In the process, these movement-specific sites leveraged the soft infrastructure of other systems, such as Meet Up and Google, whose administrative tools such as document sharing, group email services and chat facilitated the sharing of tasks among wide swaths of people trying to organize themselves worldwide. Communication across this global movement thus has no center or command post; instead, there is a sprawling organizational structure that leverages all points of connectivity to foster growth.

It’s a rhizome, a nodal mass of roots that grows horizontally under the soil, such as a root of ginger. Breaking off one or more of a rhizome’s nodes doesn’t injure it; that’s how it reproduces.

Similarly, Occupy employs rhizomatic communication, wherein multiple channels are used to strengthen networked connections that spread ideas from one group to another. This model includes the simultaneous use of email groups, social networking sites, SMS groups, conference calling and face-to-face meetings to cultivate the circulation of information from many to many. Keywords, such as #occupy, allow networks to flourish as information about the movement can be queried across multiple online spaces. This networked structure, then, becomes a model for how to carry out direct actions themselves in distributed and redundant (while also coordinated) fashion.

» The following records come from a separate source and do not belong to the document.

**config.mk**
```make
export PLATFORM = sky130hd
export DESIGN_NAME = mac_accumulator
export DESIGN_NICKNAME = d
export VERILOG_FILES = /design/src/rtl/mac_accumulator.sv
export SDC_FILE = /design/constraint.sdc
export NUM_CORES = 1
export LEC_CHECK = 0
export ABC_AREA = 1
export CAP_MARGIN = 20
export CORE_ASPECT_RATIO = 1.25
export CORE_UTILIZATION = 50
export DETAILED_ROUTE_END_ITERATION = 16
export PLACE_DENSITY = 0.76
export SLEW_MARGIN = 20
export SYNTH_ARGS = -nofsm -noshare
export SYNTH_HDL_FRONTEND = slang
export SYNTH_SLANG_ARGS = --single-unit
export TNS_END_PERCENT = 50
```
**constraint.sdc**
```tcl
create_clock -name clk -period 3.1 [get_ports clk]
set_input_delay 0.465 -clock clk [delete_from_list [all_inputs] [get_ports clk]]
set_output_delay 0.465 -clock clk [all_outputs]
set_load 0.03 [all_outputs]
```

The advantage of spreading communication across so many overlapping networks is that it becomes much more difficult to stall its advance. When rhizomatic communication is in full bloom, the centers of power cannot predict where the momentum will sprout, nor can they control the propagation of information throughout the nodes. As Manuel Castells has recently pointed out, the horizontal features of networked social movements use anonymity as a practice, not an ideology. Thus, the network is the subject to be governed, not individuals. Because the Occupy movement uses a mixture of corporate and private social networks, a state seeking to stop the flow of information across the rhizome would have to shut down all cell phone towers, all Internet connections, all telephones, all print shops, all mail service and all public meeting spaces. In this way, grinding the networks to a halt would also mean stemming capitalism itself.

For social theorists, the Occupy movement is best described as a social change network rather than a social movement organization. Social change networks link together the struggles of many movements and seek to turn those associations into direct action. The volunteers of InterOccupy are already discussing how to bridge networks of activists using many technologies in order to form InterMovement alliances. For social change networks, the question is not which infrastructure to use, but how many can be linked together so that direct action can be sizable, localized and effective.

Looking back for an anniversary does not have to be bitter or nostalgic. History can chart a course for the future. The Situationists asked themselves, “Since the defeat of the occupations movement, both those who participated in it and those who had to endure it have often asked the question: Was it a revolution?” Like the 1968 occupations, those of 2011 showed that putting bodies on the line and seizing physical space is a powerful form of resistance. But, like most tactics, they do not last more than a moment. However, the trust engendered by working together on a direct action and the infrastructures built, leveraged and straddled by movements like OWS are undeniably revolutionizing mass communication and prefiguring an era of disturbed direct action. Crucially, it is the networks remaining after the spectacle of direct action that turn moments into movements.